## DATA SHOWN
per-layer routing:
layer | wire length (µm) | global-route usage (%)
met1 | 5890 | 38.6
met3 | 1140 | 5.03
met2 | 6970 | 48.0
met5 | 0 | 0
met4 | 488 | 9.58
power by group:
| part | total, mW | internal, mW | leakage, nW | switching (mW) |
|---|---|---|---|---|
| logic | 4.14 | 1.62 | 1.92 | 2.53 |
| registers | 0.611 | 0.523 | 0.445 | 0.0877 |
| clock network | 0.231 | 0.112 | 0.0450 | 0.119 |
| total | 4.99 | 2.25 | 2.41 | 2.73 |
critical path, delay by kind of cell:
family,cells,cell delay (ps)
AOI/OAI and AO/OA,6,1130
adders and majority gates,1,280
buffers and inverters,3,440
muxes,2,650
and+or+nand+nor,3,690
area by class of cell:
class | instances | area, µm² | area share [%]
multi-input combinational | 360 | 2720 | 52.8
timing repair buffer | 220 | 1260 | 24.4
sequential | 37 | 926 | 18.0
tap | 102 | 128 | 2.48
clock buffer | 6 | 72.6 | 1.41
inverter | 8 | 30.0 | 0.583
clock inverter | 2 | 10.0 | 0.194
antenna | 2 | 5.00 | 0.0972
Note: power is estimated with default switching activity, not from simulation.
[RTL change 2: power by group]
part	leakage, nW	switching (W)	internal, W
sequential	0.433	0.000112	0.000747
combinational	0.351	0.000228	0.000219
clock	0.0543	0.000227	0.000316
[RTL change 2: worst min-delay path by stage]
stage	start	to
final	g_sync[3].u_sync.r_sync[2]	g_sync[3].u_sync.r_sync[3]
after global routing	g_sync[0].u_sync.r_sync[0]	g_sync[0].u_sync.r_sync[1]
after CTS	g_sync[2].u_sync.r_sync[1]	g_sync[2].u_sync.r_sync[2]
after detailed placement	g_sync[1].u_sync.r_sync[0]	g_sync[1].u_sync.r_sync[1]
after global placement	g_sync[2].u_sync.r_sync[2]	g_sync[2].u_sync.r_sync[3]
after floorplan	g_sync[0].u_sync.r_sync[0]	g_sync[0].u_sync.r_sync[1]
$ cat config.mk
export PLATFORM = sky130hd
export DESIGN_NAME = buf_pipe_elastic
export DESIGN_NICKNAME = d
export VERILOG_FILES = /design/src/rtl/buf_pipe_elastic.sv
export SDC_FILE = /design/constraint.sdc
export NUM_CORES = 1
export LEC_CHECK = 0
export CORE_MARGIN = 1.5
export CORE_UTILIZATION = 55
export CTS_CLUSTER_DIAMETER = 100
export DETAILED_ROUTE_END_ITERATION = 12
export GPL_TIMING_DRIVEN = 1
export MAX_ROUTING_LAYER = met4
export PLACE_DENSITY = 0.81
export SLEW_MARGIN = 20
export SYNTH_ARGS = -nofsm -noshare
export SYNTH_HDL_FRONTEND = slang
export SYNTH_SLANG_ARGS = --single-unit
$ cat constraint.sdc
create_clock -name CLK -period 3.6 [get_ports CLK]
set_input_delay 0.36 -clock CLK [delete_from_list [all_inputs] [get_ports CLK]]
set_output_delay 0.36 -clock CLK [all_outputs]
set_load 0.01 [all_outputs]
File: src/rtl/tdm_pkg.sv
// Shared definitions for the TDM transmit/receive pair: channel count, select width,
// idle line level and the frame FSM state type.
package tdm_pkg;
  localparam int         NUM_CH     = 8;
  localparam int         SEL_W      = $clog2(NUM_CH);
  localparam logic       IDLE_LEVEL = 1'b0;

  typedef enum logic [1:0] {
    IDLE = 2'd0,
    SEND = 2'd1,
    DONE = 2'd2
  } tdm_state_t;
endpackage

File: src/rtl/mux_8to1.sv
// Pure combinational channel select: bit_o = word_i[sel_i].
module mux_8to1
  import tdm_pkg::*;
(
  input  logic [NUM_CH-1:0] word_i,
  input  logic [SEL_W-1:0]  sel_i,
  output logic              bit_o
);
  assign bit_o = word_i[sel_i];
endmodule

File: src/rtl/tdm_mux_8to1.sv
// Sequential 8:1 TDM transmitter: captures a channel word on start and serialises it
// one channel per enabled cycle, with a matching select, for a downstream demux_1to8.
module tdm_mux_8to1
  import tdm_pkg::*;
(
  input  logic              clk,
  input  logic              rst,
  input  logic              start,
  input  logic [NUM_CH-1:0] in,
  input  logic              en,
  output logic              out,
  output logic [SEL_W-1:0]  sel,
  output logic              valid,
  output logic              busy,
  output logic              done
);
  localparam logic [SEL_W-1:0] LAST_SEL = SEL_W'(NUM_CH - 1);

  tdm_state_t        state_q, state_d;
  logic [NUM_CH-1:0] word_q, word_d;
  logic [SEL_W-1:0]  sel_q, sel_d;
  logic              out_q, out_d;
  logic              valid_q, valid_d;
  logic              busy_q, busy_d;
  logic              done_q, done_d;
  logic              mux_bit;

  // The mux looks at next-state word/sel so out is registered in step with sel/valid.
  mux_8to1 u_mux (
    .word_i (word_d),
    .sel_i  (sel_d),
    .bit_o  (mux_bit)
  );

  // Interface: start is a request sampled only in IDLE/DONE (accepted the same edge, no
  // ready); en is a per-cycle advance qualifier in SEND; valid marks out/sel as a frame bit.
  always_comb begin
    state_d = state_q;
    word_d  = word_q;
    sel_d   = sel_q;
    valid_d = valid_q;
    busy_d  = busy_q;
    done_d  = 1'b0;
    case (state_q)
      IDLE, DONE: begin
        if (start) begin
          state_d = SEND;
          word_d  = in;
          sel_d   = '0;
          valid_d = 1'b1;
          busy_d  = 1'b1;
        end else begin
          state_d = IDLE;
          sel_d   = '0;
          valid_d = 1'b0;
          busy_d  = 1'b0;
        end
      end
      SEND: begin
        if (en) begin
          if (sel_q == LAST_SEL) begin
            state_d = DONE;
            sel_d   = '0;
            valid_d = 1'b0;
            busy_d  = 1'b0;
            done_d  = 1'b1;
          end else begin
            sel_d = sel_q + 1'b1;
          end
        end
      end
      default: begin
        state_d = IDLE;
        sel_d   = '0;
        valid_d = 1'b0;
        busy_d  = 1'b0;
      end
    endcase
    out_d = valid_d ? mux_bit : IDLE_LEVEL;
  end

  always_ff @(posedge clk) begin
    if (rst) begin
      state_q <= IDLE;
      word_q  <= '0;
      sel_q   <= '0;
      out_q   <= IDLE_LEVEL;
      valid_q <= 1'b0;
      busy_q  <= 1'b0;
      done_q  <= 1'b0;
    end else begin
      state_q <= state_d;
      word_q  <= word_d;
      sel_q   <= sel_d;
      out_q   <= out_d;
      valid_q <= valid_d;
      busy_q  <= busy_d;
      done_q  <= done_d;
    end
  end

  assign out   = out_q;
  assign sel   = sel_q;
  assign valid = valid_q;
  assign busy  = busy_q;
  assign done  = done_q;
endmodule
File: config.mk
export PLATFORM = sky130hd
export DESIGN_NAME = tdm_mux_8to1
export DESIGN_NICKNAME = d
export VERILOG_FILES = /design/src/rtl/tdm_pkg.sv /design/src/rtl/mux_8to1.sv /design/src/rtl/tdm_mux_8to1.sv
export SDC_FILE = /design/constraint.sdc
export NUM_CORES = 1
export LEC_CHECK = 0
export ABC_AREA = 0
export CORE_ASPECT_RATIO = 1.25
export CORE_MARGIN = 5
export CORE_UTILIZATION = 47
export DETAILED_ROUTE_END_ITERATION = 6
export PLACE_DENSITY = 0.87
export SLEW_MARGIN = 5
export SYNTH_ARGS = -nofsm -noshare
export SYNTH_HDL_FRONTEND = slang
export SYNTH_SLANG_ARGS = --single-unit
File: constraint.sdc
create_clock -name clk -period 2.3 [get_ports clk]
set_clock_uncertainty 0.15 [all_clocks]
set_input_delay 0.46 -clock clk [delete_from_list [all_inputs] [get_ports clk]]
set_output_delay 0.46 -clock clk [all_outputs]
set_load 0.02 [all_outputs]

## DESCRIPTION OF THE TASK
Which of the lines in the material above contain "change"? Copy each one out.

## RESPONSE TO THE TASK
[RTL change 2: power by group]
[RTL change 2: worst min-delay path by stage]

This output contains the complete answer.